天然气地球科学

• 天然气地质学 • 上一篇    下一篇

塔里木盆地库车坳陷克深区块深层致密砂岩气藏气水分布特征与成因机理

赵力彬,张同辉,杨学君,郭小波,饶华文   

  1. 1.中国石油塔里木油田分公司勘探开发研究院,新疆 库尔勒 841000;
    2.西安石油大学地球科学与工程学院,陕西 西安 710065
  • 收稿日期:2016-11-01 修回日期:2018-03-03 出版日期:2018-04-10 发布日期:2018-04-10
  • 作者简介:赵力彬(1979-),男,河北保定人,高级工程师,硕士,主要从事致密砂岩气勘探开发地质研究.E-mail:zhaolb-tlm@petrochina.com.cn.
  • 基金资助:
    国家科技重大专项“库车坳陷深层—超深层天然气田开发示范工程”(编号:2016ZX05051);国家科技重大专项“超深层低渗气藏有效开发技术”(编号:2016ZX05015-005)联合资助.
     

Gas-water distribution characteristics and formation mechanics in deeptight sandstone gas reservoirs of Keshen block,Kuqa Depression,Tarim Basin

Zhao Li-bin,Zhang Tong-hui,Yang Xue-jun,Guo Xiao-bo,Rao Hua-wen   

  1. 1.Research Institute of Exploration and Development,Tarim Oilfield Company,PetroChina,Korla 841000,China;
    2.School of Geosciences and Engineering,Xi’an Shiyou University,Xi’an 710065,China
  • Received:2016-11-01 Revised:2018-03-03 Online:2018-04-10 Published:2018-04-10

摘要:

库车坳陷克深区块白垩系巴什基奇克组发育(超)深层裂缝性致密砂岩气藏,为高温高压系统,气水分布关系复杂,给勘探开发带来了挑战。通过系统剖析致密砂岩储层特征、气藏源储关系、气水分布特征等,结合相渗等实验,研究气藏的气水分布成因机制与模式。研究表明,巴什基奇克组致密砂岩基质储集空间以残余粒间孔、粒间溶蚀扩大孔为主,孔喉结构复杂,断层、裂缝形成不同尺度的裂缝网络系统,储层非均质性强;“源储显著分离”是克深区块有别于国内外其他典型“源储互层型或紧邻共生型”致密砂岩气藏主要特征;“源储分离”使得天然气需要通过断层、裂缝系统,经过较长距离的二次运移进入致密储层;天然气充注程度受断层—裂缝系统、裂缝网密度、岩石基质物性与孔隙结构影响,距离裂缝面越近,岩石基质中天然气充注强度越大;在膏盐岩直接盖层影响下,气藏地层水主要通过断层和裂缝网络反排,排替作用是天然气主要的成藏机制;进而将克深地区深层裂缝性致密砂岩气藏气水分布模式归纳为3类,缝网发育的正常气水分布模式、缝网不发育的气水分布模式和局部缝网发育的气水共存分布模式。

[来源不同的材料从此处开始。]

Source: an optimization exercise on an open RTL-to-GDS flow (aim: small area). Production flows keep margins and buffers that such runs may drop. Where RTL was checked, it was by simulation tests only, not by an equivalence proof against the original. Function not checked in runs 1 to 3: the RTL went through the layout flow alone. No activity file was given, so power comes from the tool's default toggle rates.

===== flow/config.mk =====
export PLATFORM = sky130hd
export DESIGN_NAME = wb_regfile_top
export DESIGN_NICKNAME = wb_regfile_top
export VERILOG_FILES = /design/flow/design.v
export SDC_FILE = /design/flow/constraint.sdc
export NUM_CORES = 4
export LEC_CHECK = 0
export CAP_MARGIN = 20
export CORE_MARGIN = 2
export CORE_UTILIZATION = 65
export SLEW_MARGIN = 20
export SYNTH_HIERARCHICAL = 1
Context: an optimization exercise on an open-source flow, tuned for small area and a short achievable clock period. The choices shown serve that exercise and are no tape-out recipe.
RTL that was checked went through simulation tests only; none was proved equivalent to the original.
The clock port is modelled as an ideal driver; clocking choices that lean on that would not hold on a real chip.
Power figures rest on the tool's default switching activity, not on a simulated workload.

## psram_rsp
module psram_rsp #(
    parameter int unsigned MEM_AW = 8
) (
    input  logic        clk_i,
    input  logic        rst_i,
    input  logic [7:0]  cfg_rcmd_i,
    input  logic [7:0]  cfg_wcmd_i,
    input  logic [7:0]  cfg_mrcmd_i,
    input  logic [7:0]  cfg_mwcmd_i,
    input  logic [7:0]  cfg_rlc_i,
    input  logic [7:0]  cfg_wlc_i,
    input  logic        psram_sck_i,
    input  logic        psram_ce_i,
    input  logic [7:0]  psram_io_in_i,
    input  logic        psram_dqs_in_i,
    output logic [7:0]  psram_io_out_o,
    output logic        psram_io_en_o,
    output logic        psram_dqs_out_o,
    output logic        psram_dqs_en_o,
    output logic [31:0] mr_o,
    output logic        err_o
);
clock: 6.0 ns
lec_check: 0
cap_margin: 20
core_margin: 2
core_utilization: 75
setup_slack_margin: 3.7
slew_margin: 20
standard.sh (not shown) runs the stock make flow with config.mk's settings and CLKGATE_MAP_FILE= SYNTH_SCRIPT=/design/flow/synth_recipe.tcl, a recipe that flattens the netlist after the stock synthesis.
==> flow/flow/run.sh <==
#!/bin/bash
# The standard layout (standard.sh), with these changes:
#  * plain buf_4 buffers on the ports instead of the delay buffers that buffer_ports
#    picks by default;
#  * clock tree synthesis without dummy loads, with clkbuf_16 buffers and larger sink
#    clusters than the default (fewer leaf buffers);
#  * after clock tree synthesis, flow/splitroot.tcl splits the root clock buffer into
#    four, each next to the loads it drives.
# ORFS's own logs stay in orfs/logs; standard.sh's output goes to standard.log.
set -e
bash standard.sh \
  BUFFER_PORTS_ARGS="-buffer_cell sky130_fd_sc_hd__buf_4" \
  CTS_ARGS="-sink_clustering_enable -repair_clock_nets -dont_use_dummy_load -buf_list sky130_fd_sc_hd__clkbuf_16 -sink_clustering_size 25 -sink_clustering_max_diameter 80" \
  POST_CTS_TCL="$PWD/flow/splitroot.tcl" \
  finish > standard.log 2>&1
Other scripts of this flow, unchanged in this note and not shown: flow/flow/splitroot.tcl
The starting point produced a clean layout.
Change:
- CORE_UTILIZATION: 75 -> 80
Effect: This time the run produced a layout that fails on capacitance limit, slew limit; critical path depth climbs by 8; via count is higher by 4.1%; power barely changes; clock power rises by about 0.5%; routed wire length climbs by 5.6%; hold slack hardly moves; utilization rises by 6.1 points; die area shrinks by 6.2%; worst setup slack loses 190 ps; design area is about the same.
Change:
- CORE_UTILIZATION: 80 -> 75
- SETUP_SLACK_MARGIN: 3.7 -> 3.8
This time the run produced a clean layout.
Area after synthesis does not change.
Worst hold slack gains 3.2 ps.
Core utilization drops by 4.9 points.
Clock power stays flat.
First-iteration DRC count drops by roughly a tenth.
Sequential power stays flat.
Wire length drops slightly.
Cell count climbs by a few percent.
Cell area climbs slightly.
Change:
- CORE_UTILIZATION: 75 -> 70
- SETUP_SLACK_MARGIN: 3.8 -> 3.7
After rerunning: The new run finished clean. First-iteration DRC count decreases by a few percent. Worst setup slack gains 160 ps. Via count decreases by a few percent. Critical path depth decreases by 9. Worst hold slack gains 11 ps. Maximum frequency increases by a few percent. Global-route usage decreases by 3.0 points. Synthesized cell count does not change. Cell area decreases slightly. Routed wire length decreases by a few percent.

psram_rsp, a different RTL version from the one above (not shown whole).
For scale: ~4,600 cells after synthesis, ~2,300 flip-flops, ~65,000 um^2 of cells after synthesis.
export LEC_CHECK = 0
export CAP_MARGIN = 20
export CORE_MARGIN = 2
export CORE_UTILIZATION = 75
export SETUP_SLACK_MARGIN = 3.7
export SLEW_MARGIN = 20
create_clock -name core_clock -period 6.0 [get_ports {clk_i}]
==> flow/flow/splitroot.tcl <==
# Runs at the end of clock tree synthesis (POST_CTS_TCL). Splits the clock tree's root
# buffer into four clkbuf_16, each driving two or so of the root's loads and placed
# next to them, so that the clock port drives four buffer inputs instead of one.
set block [ord::get_db_block]
set root [$block findInst clkbuf_0_clk_i]
if {$root == "NULL"} {
  puts "splitroot: no root buffer clkbuf_0_clk_i, nothing done"
  return
}
set master [$root getMaster]
set in_net [[$root findITerm A] getNet]
set out_net [[$root findITerm X] getNet]
set loads {}
foreach it [[$out_net getITerms] ] {
  if {[$it getIoType] == "INPUT"} { lappend loads $it }
}
set n [llength $loads]
puts "splitroot: root drives $n loads"
if {$n < 2} { return }
proc it_xy {it} {
  set inst [$it getInst]
  set b [$inst getBBox]
  return [list [expr {([$b xMin] + [$b xMax]) / 2}] [expr {([$b yMin] + [$b yMax]) / 2}]]
}
set ngroups [expr {min(4, $n)}]
set per [expr {int(ceil(double($n) / $ngroups))}]
set left $loads
set groups {}
while {[llength $left] > 0} {
  set first [lindex $left 0]
  set left [lrange $left 1 end]
  set grp [list $first]
  lassign [it_xy $first] fx fy
  while {[llength $grp] < $per && [llength $left] > 0} {
    set best -1
    set bestd 0
    set i 0
    foreach it $left {
      lassign [it_xy $it] x y
      set d [expr {abs($x - $fx) + abs($y - $fy)}]
      if {$best < 0 || $d < $bestd} { set best $i; set bestd $d }
      incr i
    }
    lappend grp [lindex $left $best]
    set left [lreplace $left $best $best]
  }
  lappend groups $grp
}
puts "splitroot: [llength $groups] groups"
set k 0
foreach grp $groups {
  if {$k == 0} {
    set inst $root
    set net $out_net
  } else {
    set inst [odb::dbInst_create $block $master "clkbuf_0_split_$k"]
    set net [odb::dbNet_create $block "clknet_0_split_$k"]
    $net setSigType CLOCK
    [$inst findITerm A] connect $in_net
    [$inst findITerm X] connect $net
    foreach it $grp {
      $it disconnect
      $it connect $net
    }
  }
  set sx 0
  set sy 0
  foreach it $grp {
    lassign [it_xy $it] x y
    set sx [expr {$sx + $x}]
    set sy [expr {$sy + $y}]
  }
  set cx [expr {$sx / [llength $grp]}]
  set cy [expr {$sy / [llength $grp]}]
  $inst setLocation $cx $cy
  $inst setPlacementStatus PLACED
  puts "splitroot: [$inst getName] at $cx $cy drives [llength $grp]"
  incr k
}
global_connect
detailed_placement
check_placement -verbose
estimate_parasitics -placement
report_clock_latency
Scripts as last shown in full above: flow/flow/run.sh
The starting point ended with an error in clock tree synthesis (4_1_cts).
Edit:
--- a/flow/flow/splitroot.tcl
+++ b/flow/flow/splitroot.tcl
@@ -12,5 +12,5 @@
 set out_net [[$root findITerm X] getNet]
 set loads {}
-foreach it [[$out_net getITerms] ] {
+foreach it [$out_net getITerms] {
   if {[$it getIoType] == "INPUT"} { lappend loads $it }
 }
Effect: The new run passed the timing, DRC and antenna checks; area after synthesis does not change; synthesized cell count stays the same.
Function was not checked in any run of this note: the RTL went through the layout flow alone.

psram_rsp, a different RTL version from the one above (not shown whole).
For scale: about 4600 cells after synthesis, ~2300 flip-flops, ~0.065 mm2 of cells after synthesis.
## psram_rsp
module psram_rsp #(
    parameter int unsigned MEM_AW = 8
) (
    input  logic        clk_i,
    input  logic        rst_i,
    input  logic [7:0]  cfg_rcmd_i,
    input  logic [7:0]  cfg_wcmd_i,
    input  logic [7:0]  cfg_mrcmd_i,
    input  logic [7:0]  cfg_mwcmd_i,
    input  logic [7:0]  cfg_rlc_i,
    input  logic [7:0]  cfg_wlc_i,
    input  logic        psram_sck_i,
    input  logic        psram_ce_i,
    input  logic [7:0]  psram_io_in_i,
    input  logic        psram_dqs_in_i,
    output logic [7:0]  psram_io_out_o,
    output logic        psram_io_en_o,
    output logic        psram_dqs_out_o,
    output logic        psram_dqs_en_o,
    output logic [31:0] mr_o,
    output logic        err_o
);
Settings: LEC_CHECK=0, CAP_MARGIN=20, CORE_MARGIN=2, CORE_UTILIZATION=65, SETUP_SLACK_MARGIN=3.5, SLEW_MARGIN=20; clock period 6.0 ns.
==> flow/flow/run.sh <==
#!/bin/bash
# The standard layout (standard.sh), with these changes:
#  * plain buf_4 buffers on the ports instead of the delay buffers that buffer_ports
#    picks by default;
#  * clock tree synthesis without dummy loads, with clkbuf_16 buffers and larger sink
#    clusters than the default (fewer leaf buffers).
# ORFS's own logs stay in orfs/logs; standard.sh's output goes to standard.log.
set -e
bash standard.sh \
  BUFFER_PORTS_ARGS="-buffer_cell sky130_fd_sc_hd__buf_4" \
  CTS_ARGS="-sink_clustering_enable -repair_clock_nets -dont_use_dummy_load -buf_list sky130_fd_sc_hd__clkbuf_16 -sink_clustering_size 25 -sink_clustering_max_diameter 80" \
  finish > standard.log 2>&1
The starting point ran to the end with no violations.
Change:
SETUP_SLACK_MARGIN = 3.7   (was 3.5)
What happened: Setup slack degrades by 0.0033 ns; power went up by about 0.46%; clock power is about the same; routed wire length went up by about 7%; first-iteration DRC count went up by about 11%.

Setup of delta:
Another version of the RTL of psram_rsp (not shown whole).
Size in the first run: ~4500 cells after synthesis, about 2300 flip-flops, ~110 I/O pins.
==> flow/design.v (excerpt) <==
module psram_rsp #(
    parameter int unsigned MEM_AW = 8
) (
    input  logic        clk_i,
    input  logic        rst_i,
    input  logic [7:0]  cfg_rcmd_i,
    input  logic [7:0]  cfg_wcmd_i,
    input  logic [7:0]  cfg_mrcmd_i,
    input  logic [7:0]  cfg_mwcmd_i,
    input  logic [7:0]  cfg_rlc_i,
    input  logic [7:0]  cfg_wlc_i,
    input  logic        psram_sck_i,
    input  logic        psram_ce_i,
    input  logic [7:0]  psram_io_in_i,
    input  logic        psram_dqs_in_i,
    output logic [7:0]  psram_io_out_o,
    output logic        psram_io_en_o,
    output logic        psram_dqs_out_o,
    output logic        psram_dqs_en_o,
    output logic [31:0] mr_o,
    output logic        err_o
);
    localparam int NPS = 2, NRG = 2;
    localparam int S_IDLE = 0, S_INST = 1, S_ADDR = 2, S_LATN = 3,
                   S_WDATA = 4, S_RDATA = 5, S_MWR = 6, S_IGNR = 7;
    logic              sck_q, edge_q, rise_q, ce_q, dqs_q;
    logic [3:0]        colp_q;          
    logic [7:0]        io_q;
    logic [7:0]        st_q, st_d;
    logic              armed_q;
    logic              inst_got_q;
    logic [7:0]        opcode_q;
    logic [7:0]        ptr_q, ptr_d;
    logic [1:0]        byte_cnt_q;
    logic [7:0]        lat_q;
    logic              is_wr_q;
    logic              is_mr_q;
    logic              mwr_done_q;
    logic [3:0][7:0]   mr_q;
    logic [7:0]        io_out_q;
    logic              io_en_q;
    logic              dqs_out_q;
    logic              dqs_en_q;
    logic [3:0][7:0]   sd_q;            
    logic [3:0][1:0]   sh_q;            
    logic [3:0][3:0]   spos_q;          
    logic [3:0]        mwsel_q;         
    logic [15:0][15:0][7:0] ring_q;     
    logic [3:0]        ph_q;
    logic [15:0]       rsel_c;          
    logic [NPS-1:0][15:0] psel_q, psel_d;  
    logic [NRG-1:0][7:0] rdp_q;         
    logic edge_c, rise_c, go_c;
    logic [7:0] rd_or_c;
    logic idle_go_c, inst_cap_c, inst_go_c, addr_edge_c, addr4_c;
    logic m_r_c, m_w_c, m_mr_c, m_mw_c, any_lat_c;
    logic lat_rise_c, lat_done_c, rd_start_c, rd_edge_c, wr_edge_c, inc_c, mr_wr_c;
  ...
export LEC_CHECK = 0
export CAP_MARGIN = 20
export CORE_MARGIN = 2
export CORE_UTILIZATION = 65
export SETUP_SLACK_MARGIN = 3.7
export SLEW_MARGIN = 20
create_clock -name core_clock -period 6.0 [get_ports {clk_i}]
Scripts as last shown in full above: flow/flow/run.sh
delta | status: complete | timing, DRC, antenna: pass
[inputs] fjord vs delta
--- a/flow/config.mk
+++ b/flow/config.mk
@@ -10 +10 @@
-export CORE_UTILIZATION = 65
+export CORE_UTILIZATION = 75
[summary]
fjord finished all stages; the layout is clean.
delta vs fjord, capture point of the critical path: mr_o[5] vs mr_o[30]
From delta to fjord the numbers moved as follows: power shows no meaningful change, post-synthesis to final-layout area growth shows an increase of 0.95 points.
The maximum frequency of fjord and that of delta are within noise of each other.
The higher cell total after placement of delta and fjord is in delta.
Diff fjord..delta | clock slew seen by the registers of the worst setup and hold paths | negligible
Per the comparison of fjord with delta, part of the total power dissipated in combinational logic now sits at about the same level, post-route minimum period now sits higher.
Function was not checked in any run of this note: the RTL went through the layout flow alone.

-- what the ideal ports hide --
Ports are ideal in the flow. The routed layouts listed here were re-timed in OpenROAD.
Step 1 sets driving cells, clkbuf_16 on the clock port and buf_2 on the other inputs (assumed; they add their load-dependent delay and slew).
Step 2 also shifts input and output timing later by t, the mid clock arrival at the registers, as if the neighbouring blocks saw the same clock.
a / b / c = no drivers / after step 1 / after step 2; a / b = the first two.
run	t (ns)	setup WS [ns]	hold slack, ns	latest minus earliest clock arrival (ns)	pins driven straight from the clock port
the first run of note 1	0.701	3.666 / 3.515 / 3.227	0.307 / 0.307 / 0.307	0.068 / 0.068	4
the second run of note 1	0.693	3.476 / 3.476 / 2.960	0.307 / 0.308 / 0.308	0.075 / 0.075	4
the third run of note 1	0.692	3.503 / 3.503 / 3.204	0.311 / 0.311 / 0.311	0.074 / 0.073	4
the fourth run of note 1	0.710	3.661 / 3.501 / 3.167	0.322 / 0.322 / 0.322	0.058 / 0.058	4
the second run of note 2	0.695	3.642 / 3.519 / 3.255	0.308 / 0.308 / 0.308	0.060 / 0.059	4
the first run of note 3	0.781	3.527 / 3.451 / 3.041	0.320 / 0.320 / 0.320	0.069 / 0.069	1
the second run of note 3	0.772	3.523 / 3.447 / 3.239	0.339 / 0.339 / 0.339	0.041 / 0.040	1
delta	0.754	3.530 / 3.457 / 3.189	0.315 / 0.315 / 0.315	0.070 / 0.069	1
fjord	0.775	3.526 / 3.448 / 3.038	0.327 / 0.327 / 0.327	0.067 / 0.068	1
For the second run of note 1, which loses most, drivers alone change the setup slack by 0.000 ns; drivers and shift together by -0.516 ns.
This design comes from an exercise in tuning for small area on the open sky130 flow, not from production work. Only simulation tests tie the RTL to the original design; equivalence was not proved.

==> flow/design.v <==
package bi_pkg;
    localparam int DATA_W = 32;
    localparam int NUM_SEG = 4;
    localparam int SEG_W = DATA_W / NUM_SEG;
    localparam int LINK_W = DATA_W + NUM_SEG;
    localparam int HIST_BINS = NUM_SEG * (SEG_W / 2 + 1) + 1;
    localparam int LIVE_BINS = NUM_SEG * (SEG_W / 2) + 1;
    localparam int BIN_W = $clog2(HIST_BINS);
    localparam int HIST_CNT_W = 16;
    localparam int SUM_W = 22;
    typedef struct packed {
        logic [DATA_W-1:0]  data;
        logic [NUM_SEG-1:0] inv;
    } link_word_t;
endpackage
module bi_tx_stage (
    input  logic                      clk,
    input  logic                      rst_n,
    input  logic [bi_pkg::DATA_W-1:0] in_data_i,
    input  logic                      in_valid_i,
    output logic                      in_ready_o,
    input  logic                      tx_ready_i,
    output logic [bi_pkg::DATA_W-1:0] tx_data_o,
    output logic                      tx_valid_o
);
    logic [bi_pkg::DATA_W-1:0] data_q;
    logic              full_q;
    assign in_ready_o = ~full_q | tx_ready_i;
    always_ff @(posedge clk or negedge rst_n) begin
        if (!rst_n) begin
            full_q <= 1'b0;
        end else begin
            full_q <= (in_valid_i & in_ready_o) | (full_q & ~tx_ready_i);
        end
    end
    always_ff @(posedge clk) begin
        if (in_ready_o) begin
            data_q <= in_data_i;
        end
    end
    assign tx_data_o = data_q;
    assign tx_valid_o = full_q;
endmodule
What follows belongs to an exercise in optimizing a design on an open flow for small area, a short achievable clock period and few clock cycles; a production flow would make more cautious choices.
Function was checked by simulation only, so behaviour that the tests miss may differ from the original.
Power is estimated from default activity; no workload was simulated.

==> design/flow/config.mk <==
export PLATFORM = sky130hd
export DESIGN_NAME = dendrite_accum
export DESIGN_NICKNAME = dendrite_accum
export VERILOG_FILES = /design/flow/design.v
export SDC_FILE = /design/flow/constraint.sdc
export NUM_CORES = 4
export LEC_CHECK = 0
export CAP_MARGIN = 20
export CORE_MARGIN = 2
export CORE_UTILIZATION = 40
export SLEW_MARGIN = 20
export SYNTH_HIERARCHICAL = 1
==> design/flow/constraint.sdc <==
create_clock -name core_clock -period 10.0 [get_ports {clk}]
set_input_delay 2.0000 -clock core_clock [delete_from_list [all_inputs] [get_ports {clk}]]
set_output_delay 2.0000 -clock core_clock [all_outputs]
set_load 0.01 [all_outputs]
==> design/flow/design.v <==
package ucaspian_pkg;
  localparam int CHARGE_WIDTH_DEF = 16;
  localparam int NEURON_AW        = 8;
  localparam int DEND_CHARGE_W    = 9;
endpackage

关键词: 致密砂岩气, 气水分布, 气藏出水机理, 库车坳陷, 克深区块

Abstract:

The deep fractured tight sandstone gas reservoir of K1bs  in Keshen block of Kuqa Depression has a high temperature and high pressure system and very complex gas-water distribution characteristics which takes a great challenge for exploration and production. This article carried out a research on the genetic mechanism and model of gas-water distribution in these gas reservoirs through systematical analyses of reservoir characteristics,source-reservoir relationship and gas-water distribution of tight sandstone gas reservoir combined with relative permeability test. Research shows that the tight sandstone reservoir in K1bs  has strong reservoir heterogeneity which is demonstrated by matrix with complex pore structure whose pore space gives first place to residual intergranular pore and intergranular dissolution enlarged pore and different scales of fracture network system formed with faults and fractures;Keshen block is distinguished from other domestic and abroad tight sandstone gas reservoirs with adjacent source-reservoir type by remarkable separation of source and reservoir that makes gas a long secondary migration to tight reservoir through faults and fracture system;Gas charging level is in control of fault-facture system,fracture density,matrix physical property and pore structure so that the closer to fracture,the greater reservoir gas charging level will be;Under the effect of gypsum-salt cap rocks,gas reservoir water is reverse discharged mainly through faults and fracture network and replacement effect is the main reservoir-forming mechanism for gas;and then the gas-water distribution pattern of the deep fractured tight sandstone gas reservoirs in Keshen block was classified into three types,i.e.,normal gas-water distribution pattern with fracture network developed,gas-water distribution pattern with fracture network non-developed and gas-water coexistence distribution with fracture network partly developed.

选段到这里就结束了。